China's State Administration of Work Safety said 261 workers were inside the mine when it flooded, and 108 escaped or were rescued.
"We can't get in touch with the people down there," said miner Li Jianhong, 33, who was helping move pipes to suck water from the shaft. "If they haven't drowned yet, they might have suffocated from a lack of oxygen."
He was just about to head into the mine for his shift on Sunday when he heard that "something happened" underground. As he and his colleagues gathered for a meeting, they received a call from some of the trapped miners.
"We just received one phone call from them and after that there was no more contact. Those poor people," he said.
Liu warned any rescue was still days away and said the 1,000 rescuers were rotating on four-hour shifts to make sure they got enough rest in the days ahead.
"This is not something that can be achieved in one or two days," Liu said. "(Rescuers) must be prepared to work at least seven days and seven nights."
State television said the workers were trapped in nine different places in the mine, which was flooded with up to 5 million cubic feet (140,000 cubic meters) of water.
Authorities were not only worried about the flood. Gases from the abandoned shafts may have flowed into the mine, bringing new dangers such as explosions or poisoning.
At the mine, located at the end of a long winding mountain road, rescuers worked in drizzling rain Monday to strap metal pipes and other parts of a pump onto a metal trolley.
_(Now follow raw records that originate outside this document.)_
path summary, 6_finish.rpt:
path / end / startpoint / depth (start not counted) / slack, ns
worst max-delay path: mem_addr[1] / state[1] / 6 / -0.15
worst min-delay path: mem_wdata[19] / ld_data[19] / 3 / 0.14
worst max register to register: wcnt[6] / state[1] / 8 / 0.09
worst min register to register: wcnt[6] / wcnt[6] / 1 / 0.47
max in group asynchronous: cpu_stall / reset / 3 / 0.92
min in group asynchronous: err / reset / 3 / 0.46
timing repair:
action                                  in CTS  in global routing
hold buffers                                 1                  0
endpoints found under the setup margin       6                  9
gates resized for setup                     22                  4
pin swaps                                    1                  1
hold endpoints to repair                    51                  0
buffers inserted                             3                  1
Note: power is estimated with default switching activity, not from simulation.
**src/rtl/byte_unstriping_n_pkg.sv**
```systemverilog
// byte_unstriping_n_pkg: shared lane-count/width defaults and clog2 helper for the striping stages
package byte_unstriping_n_pkg;
  localparam int LANES_DEFAULT = 4;
  localparam int LANE_W_DEFAULT = 8;
  function automatic int clog2(input int v);
    int r = 0;
    while ((1 << r) < v) r++;
    return r;
  endfunction
endpackage

```
**src/rtl/byte_unstriping_n_lane_fifo.sv**
```systemverilog
// lane_fifo: single-clock sync FIFO; a push into a full FIFO is taken when it pops the same cycle
module lane_fifo
  import byte_unstriping_n_pkg::*;
#(
  parameter int DATA_WIDTH = LANE_W_DEFAULT,
  parameter int FIFO_DEPTH = 4
) (
  input  logic                  clk,
  input  logic                  rst,
  input  logic                  push,
  input  logic                  pop,
  input  logic [DATA_WIDTH-1:0] wdata,
  output logic [DATA_WIDTH-1:0] rdata,
  output logic                  full,
  output logic                  empty
);
  localparam int AW = clog2(FIFO_DEPTH);
  logic [AW-1:0] wr_q, wr_d, rd_q, rd_d;
  logic [AW:0] cnt_q, cnt_d;
  logic [DATA_WIDTH-1:0] mem_q [FIFO_DEPTH];
  logic [DATA_WIDTH-1:0] mem_d [FIFO_DEPTH];
  logic do_push, do_pop;
  assign full  = cnt_q == (AW+1)'(FIFO_DEPTH);
  assign empty = cnt_q == '0;
  assign rdata = mem_q[rd_q];
  always_comb begin
    do_pop  = pop && !empty;
    do_push = push && (!full || do_pop);
    mem_d = mem_q;
    if (do_push) mem_d[wr_q] = wdata;
    wr_d  = do_push ? wr_q + 1'b1 : wr_q;
    rd_d  = do_pop ? rd_q + 1'b1 : rd_q;
    cnt_d = cnt_q + (AW+1)'(do_push) - (AW+1)'(do_pop);
  end
  always_ff @(posedge clk) begin
    mem_q <= mem_d;
    if (rst) begin
      wr_q  <= '0;
      rd_q  <= '0;
      cnt_q <= '0;
    end else begin
      wr_q  <= wr_d;
      rd_q  <= rd_d;
      cnt_q <= cnt_d;
    end
  end
endmodule

```
**src/rtl/byte_unstriping_n.sv**
```systemverilog
// byte_unstriping_n: merges per-lane FIFOs into one lane-ordered stream via a non-skipping round-robin pointer
module byte_unstriping_n
  import byte_unstriping_n_pkg::*;
#(
  parameter int NUM_LANES  = LANES_DEFAULT,
  parameter int DATA_WIDTH = LANE_W_DEFAULT,
  parameter int FIFO_DEPTH = 4
) (
  input  logic                            CLK,
  input  logic                            RESET,
  input  logic [NUM_LANES*DATA_WIDTH-1:0] LANE_DATA,
  input  logic [NUM_LANES-1:0]            LANE_VALID,
  output logic [DATA_WIDTH-1:0]           DATA_OUT,
  output logic                            VALID_OUT,
  output logic [clog2(NUM_LANES)-1:0]     LANE_SEL,
  output logic [NUM_LANES-1:0]            OVERFLOW
);
  localparam int SW = clog2(NUM_LANES);
  logic [SW-1:0] rr_q, rr_d;
  logic [DATA_WIDTH-1:0] data_q, data_d;
  logic valid_q, valid_d;
  logic [NUM_LANES-1:0] ovf_q, ovf_d, pop, full, empty;
  logic [DATA_WIDTH-1:0] rdata [NUM_LANES];
  for (genvar i = 0; i < NUM_LANES; i++) begin : g_lane
    lane_fifo #(.DATA_WIDTH(DATA_WIDTH), .FIFO_DEPTH(FIFO_DEPTH)) u_fifo (
      .clk  (CLK),
      .rst  (RESET),
      .push (LANE_VALID[i]),
      .pop  (pop[i]),
      .wdata(LANE_DATA[i*DATA_WIDTH +: DATA_WIDTH]),
      .rdata(rdata[i]),
      .full (full[i]),
      .empty(empty[i])
    );
  end
  always_comb begin
    pop = '0;
    pop[rr_q] = !empty[rr_q];
    valid_d = !empty[rr_q];
    data_d  = valid_d ? rdata[rr_q] : data_q;
    rr_d    = !valid_d ? rr_q : rr_q == SW'(NUM_LANES-1) ? '0 : rr_q + 1'b1;
    ovf_d   = ovf_q | (LANE_VALID & full & ~pop);
  end
  always_ff @(posedge CLK) begin
    if (RESET) begin
      rr_q    <= '0;
      data_q  <= '0;
      valid_q <= 1'b0;
      ovf_q   <= '0;
    end else begin
      rr_q    <= rr_d;
      data_q  <= data_d;
      valid_q <= valid_d;
      ovf_q   <= ovf_d;
    end
  end
  assign DATA_OUT  = data_q;
  assign VALID_OUT = valid_q;
  assign LANE_SEL  = rr_q;
  assign OVERFLOW  = ovf_q;
endmodule

```
==> config.mk <==
export PLATFORM = sky130hd
export DESIGN_NAME = wb_arbiter_flat
export DESIGN_NICKNAME = d
export VERILOG_FILES = /design/src/rtl/wb_arbiter_if.sv /design/src/rtl/wb_arbiter.sv /design/src/flat_wrapper.sv
export SDC_FILE = /design/constraint.sdc
export NUM_CORES = 1
export LEC_CHECK = 0
export CAP_MARGIN = 20
export CORE_ASPECT_RATIO = 0.7
export CORE_MARGIN = 4
export CORE_UTILIZATION = 35
export CTS_BUF_LIST = sky130_fd_sc_hd__clkbuf_16
export DETAILED_ROUTE_END_ITERATION = 10
export PLACE_DENSITY_LB_ADDON = 0.08
export SLEW_MARGIN = 10
export SYNTH_ARGS = -nofsm -noshare
export SYNTH_HDL_FRONTEND = slang
export SYNTH_SLANG_ARGS = --single-unit
==> constraint.sdc <==
create_clock -name clk_i -period 1.87 [get_ports clk_i]
set_input_delay 0.4675 -clock clk_i [delete_from_list [all_inputs] [get_ports clk_i]]
set_output_delay 0.4675 -clock clk_i [all_outputs]
set_load 0.01 [all_outputs]
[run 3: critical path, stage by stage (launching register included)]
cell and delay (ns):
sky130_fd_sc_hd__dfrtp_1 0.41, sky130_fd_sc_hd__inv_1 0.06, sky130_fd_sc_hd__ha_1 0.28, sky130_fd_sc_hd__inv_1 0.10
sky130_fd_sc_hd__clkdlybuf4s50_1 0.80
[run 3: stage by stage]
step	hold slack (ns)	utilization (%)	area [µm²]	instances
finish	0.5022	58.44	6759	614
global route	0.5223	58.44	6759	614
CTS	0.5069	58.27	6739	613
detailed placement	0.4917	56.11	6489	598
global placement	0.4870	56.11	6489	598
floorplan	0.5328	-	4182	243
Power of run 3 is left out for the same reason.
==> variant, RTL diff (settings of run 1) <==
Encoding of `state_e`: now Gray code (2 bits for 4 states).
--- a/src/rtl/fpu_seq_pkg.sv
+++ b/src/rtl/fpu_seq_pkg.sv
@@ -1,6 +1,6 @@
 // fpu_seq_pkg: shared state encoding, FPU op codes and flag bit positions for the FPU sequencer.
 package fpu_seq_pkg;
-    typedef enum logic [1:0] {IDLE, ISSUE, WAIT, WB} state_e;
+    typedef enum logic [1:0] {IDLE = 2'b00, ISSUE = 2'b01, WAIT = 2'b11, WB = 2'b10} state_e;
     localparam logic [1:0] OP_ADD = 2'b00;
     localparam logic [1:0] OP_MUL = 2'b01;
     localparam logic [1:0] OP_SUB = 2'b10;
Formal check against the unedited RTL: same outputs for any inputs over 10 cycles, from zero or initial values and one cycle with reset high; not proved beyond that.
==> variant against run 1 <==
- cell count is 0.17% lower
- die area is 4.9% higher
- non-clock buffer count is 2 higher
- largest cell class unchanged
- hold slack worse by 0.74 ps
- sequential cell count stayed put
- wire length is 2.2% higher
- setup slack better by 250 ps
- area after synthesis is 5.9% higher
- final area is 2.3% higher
[src/rtl/tt_compare_sched.sv]
// Tag table with lowest-free allocation and one round-robin-shared masked compare port.
// Lookups only query; releases also invalidate every matching entry at the same edge.

module tt_compare_entry #(
    parameter int VALUE_WIDTH = 32
) (
    input  logic                   i_clk,
    input  logic                   i_we,
    input  logic [VALUE_WIDTH-1:0] i_wdata,
    input  logic                   i_valid,
    input  logic [VALUE_WIDTH-1:0] i_cmp_value,
    input  logic [VALUE_WIDTH-1:0] i_cmp_mask,
    output logic                   o_match
);
    logic [VALUE_WIDTH-1:0] data_q, data_d;

    always_comb data_d = i_we ? i_wdata : data_q;

    // Entry data is deliberately not reset; the valid bit qualifies it.
    always_ff @(posedge i_clk) data_q <= data_d;

    assign o_match = i_valid & ~|((i_cmp_value ^ data_q) & ~i_cmp_mask);
endmodule
===== src/rtl/collision_pkg.sv =====
// collision_pkg: shared box type, checker FSM states and T-rex inset constants.
// Contents: box_t (signed 12-bit corner, 10-bit size), coll_state_t, INSET_X/INSET_TOP, inset_box().
package collision_pkg;

    typedef struct packed {
        logic signed [11:0] x;
        logic signed [11:0] y;
        logic        [9:0]  w;
        logic        [9:0]  h;
    } box_t;

    typedef enum logic [1:0] {IDLE, SCAN, DRAIN, DONE} coll_state_t;

    localparam int INSET_X   = 4;
    localparam int INSET_TOP = 2;

    // Sprite-outline approximation; tiny boxes keep their full size so they never collapse.
    function automatic box_t inset_box(input box_t b);
        box_t r;
        r = b;
        if (b.w > 10'(2 * INSET_X) && b.h > 10'(INSET_TOP)) begin
            r.x = b.x + 12'(INSET_X);
            r.w = b.w - 10'(2 * INSET_X);
            r.y = b.y + 12'(INSET_TOP);
            r.h = b.h - 10'(INSET_TOP);
        end
        return r;
    endfunction

endpackage


===== src/rtl/box_overlap.sv =====
// box_overlap: combinational strict axis-aligned overlap test between two boxes.
// Ports: a, b (box_t) in; hit out, high when the interiors intersect (shared edges do not count).
module box_overlap
    import collision_pkg::*;
(
    input  box_t a,
    input  box_t b,
    output logic hit
);

    logic signed [12:0] ax, ay, bx, by, ar, ab, br, bb;

    // 13-bit signed arithmetic: corner + zero-extended size cannot overflow.
    always_comb begin
        ax  = {a.x[11], a.x};
        ay  = {a.y[11], a.y};
        bx  = {b.x[11], b.x};
        by  = {b.y[11], b.y};
        ar  = ax + {3'b000, a.w};
        ab  = ay + {3'b000, a.h};
        br  = bx + {3'b000, b.w};
        bb  = by + {3'b000, b.h};
        hit = (ax < br) && (bx < ar) && (ay < bb) && (by < ab);
    end

endmodule


===== src/rtl/trex_collision.sv =====
// trex_collision: per-tick scan of the obstacle table producing a sticky T-rex crash flag.
// Ports: clk, rst (sync, active high), update (tick), clear (restart), trex_x/y/w/h (T-rex box),
//        obs_req/obs_idx (table read strobe/slot), obs_valid/obs_x/y/w/h (slot data, one cycle later),
//        busy (scan in progress), done (scan-complete pulse), crash (sticky collision).
// Build option: define TREX_COLLISION_INSET_EN to shrink the latched T-rex box to its sprite outline.
module trex_collision
    import collision_pkg::*;
#(
    parameter int NUM_OBSTACLES = 3,
    parameter int IDX_W         = 3
) (
    input  logic                    clk,
    input  logic                    rst,
    input  logic                    update,
    input  logic                    clear,
    input  logic signed [11:0]      trex_x,
    input  logic signed [11:0]      trex_y,
    input  logic        [9:0]       trex_w,
    input  logic        [9:0]       trex_h,
    output logic                    obs_req,
    output logic        [IDX_W-1:0] obs_idx,
    input  logic                    obs_valid,
    input  logic signed [11:0]      obs_x,
    input  logic signed [11:0]      obs_y,
    input  logic        [9:0]       obs_w,
    input  logic        [9:0]       obs_h,
    output logic                    busy,
    output logic                    done,
    output logic                    crash
);

    localparam logic [IDX_W-1:0] LAST = IDX_W'(NUM_OBSTACLES - 1);

    coll_state_t      state_q, state_d;
    box_t             trex_q, trex_d, trex_in, obs_box;
    logic             obs_hit;
    logic             obs_req_q, obs_req_d;
    logic [IDX_W-1:0] obs_idx_q, obs_idx_d;
    logic             rsp_q, rsp_d;
    logic             acc_q, acc_d;
    logic             busy_q, busy_d;
    logic             done_q, done_d;
    logic             crash_q, crash_d;

    assign trex_in = '{x: trex_x, y: trex_y, w: trex_w, h: trex_h};
    assign obs_box = '{x: obs_x, y: obs_y, w: obs_w, h: obs_h};

    box_overlap u_overlap (
        .a   (trex_q),
        .b   (obs_box),
        .hit (obs_hit)
    );

    // rsp_q marks a cycle whose obs_* inputs answer last cycle's request.
    always_comb begin
        state_d   = state_q;
        trex_d    = trex_q;
        obs_req_d = 1'b0;
        obs_idx_d = obs_idx_q;
        rsp_d     = obs_req_q;
        acc_d     = acc_q | (rsp_q & obs_valid & obs_hit);
        done_d    = 1'b0;
        crash_d   = crash_q;
        if (clear) begin
            state_d = IDLE;
            rsp_d   = 1'b0;
            acc_d   = 1'b0;
            crash_d = 1'b0;
        end else begin
            case (state_q)
                IDLE: if (update) begin
                    state_d   = SCAN;
                    obs_req_d = 1'b1;
                    obs_idx_d = '0;
                    acc_d     = 1'b0;
`ifdef TREX_COLLISION_INSET_EN
                    trex_d    = inset_box(trex_in);
`else
                    trex_d    = trex_in;
`endif
                end
                SCAN: if (obs_idx_q == LAST) begin
                    state_d = DRAIN;
                end else begin
                    obs_req_d = 1'b1;
                    obs_idx_d = obs_idx_q + IDX_W'(1);
                end
                DRAIN: begin
                    state_d = DONE;
                    done_d  = 1'b1;
                    crash_d = crash_q | acc_d;
                end
                default: state_d = IDLE;
            endcase
        end
        busy_d = (state_d != IDLE);
    end

    always_ff @(posedge clk) begin
        if (rst) begin
            state_q   <= IDLE;
            trex_q    <= '0;
            obs_req_q <= 1'b0;
            obs_idx_q <= '0;
            rsp_q     <= 1'b0;
            acc_q     <= 1'b0;
            busy_q    <= 1'b0;
            done_q    <= 1'b0;
            crash_q   <= 1'b0;
        end else begin
            state_q   <= state_d;
            trex_q    <= trex_d;
            obs_req_q <= obs_req_d;
            obs_idx_q <= obs_idx_d;
            rsp_q     <= rsp_d;
            acc_q     <= acc_d;
            busy_q    <= busy_d;
            done_q    <= done_d;
            crash_q   <= crash_d;
        end
    end

    assign obs_req = obs_req_q;
    assign obs_idx = obs_idx_q;
    assign busy    = busy_q;
    assign done    = done_q;
    assign crash   = crash_q;

endmodule


===== config.mk =====
export PLATFORM = sky130hd
export DESIGN_NAME = trex_collision
export DESIGN_NICKNAME = d
export VERILOG_FILES = /design/src/rtl/collision_pkg.sv /design/src/rtl/box_overlap.sv /design/src/rtl/trex_collision.sv
export SDC_FILE = /design/constraint.sdc
export NUM_CORES = 1
export LEC_CHECK = 0
export ABC_CLOCK_PERIOD_IN_PS = 3400
export CORE_AREA = 4 4 124 126
export CTS_CLUSTER_SIZE = 40
export DETAILED_ROUTE_END_ITERATION = 6
export DIE_AREA = 0 0 128 130
export GPL_ROUTABILITY_DRIVEN = 0
export PLACE_DENSITY = 0.66
export SYNTH_ARGS = -nofsm -noshare
export SYNTH_HDL_FRONTEND = slang
export SYNTH_SLANG_ARGS = --single-unit

===== constraint.sdc =====
create_clock -name clk -period 3.4 [get_ports clk]
set_clock_uncertainty 0.1 [all_clocks]
set_input_delay 0.68 -clock clk [delete_from_list [all_inputs] [get_ports clk]]
set_output_delay 0.68 -clock clk [all_outputs]
set_load 0.05 [all_outputs]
They pushed it along rail tracks into the entrance, where it was lowered into the shaft.
About 30 people stood quietly behind the police cordon watching.
Fan Leisheng, one of the miners who escaped, described the sudden rush of water that tore through the mine.
"It looked like a tidal wave, and I was so scared," Fan told China Central Television. "I immediately ran away and looked back to see some others hanging behind. I shouted at them to get out. It was unbelievable because I got out from 1,000 meters (3,280 feet) underground."
Officials have yet to declare the cause of the accident, but experts said it was likely that workers broke into the old shafts or pits of derelict mines that had filled with water.
"It could be that they broke into old workings, works that were not properly mapped out," said David Feickert, a coal mine safety adviser to the Chinese government. "That's a common problem with flooding, and Shanxi is an area where they have very extensive mining, a lot of old mines."
Though China's mining industry is still the world's deadliest, it has dramatically improved its safety record over the last seven years, said Feickert, who is based in Wanganui, New Zealand and Beijing.
Accidents killed 2,631 coal miners last year, fewer than half the 6,995 deaths in 2002, the most dangerous year on record, according to the State Administration of Coal Mine Safety. That means on average more than seven miners die every day, down from 19.1 in 2002.
The decline in deaths comes amid a ramping up in the mining of coal, which fuels about 70 percent of China's voracious energy needs.
Much of the safety improvement has come from shutting down smaller, labor-intensive operators or forcing them into mergers with better-funded state companies.
Wangjialing, located about 400 miles (650 kilometers) southwest of Beijing, was under construction and had been scheduled to start production later this year, the China Daily newspaper reported.
Major mine accidents in China in recent years include a coal mine flood in eastern Shandong province in August 2007 that left 172 miners dead and a mine blast in northeastern Liaoning province in February 2005 that killed 214 miners.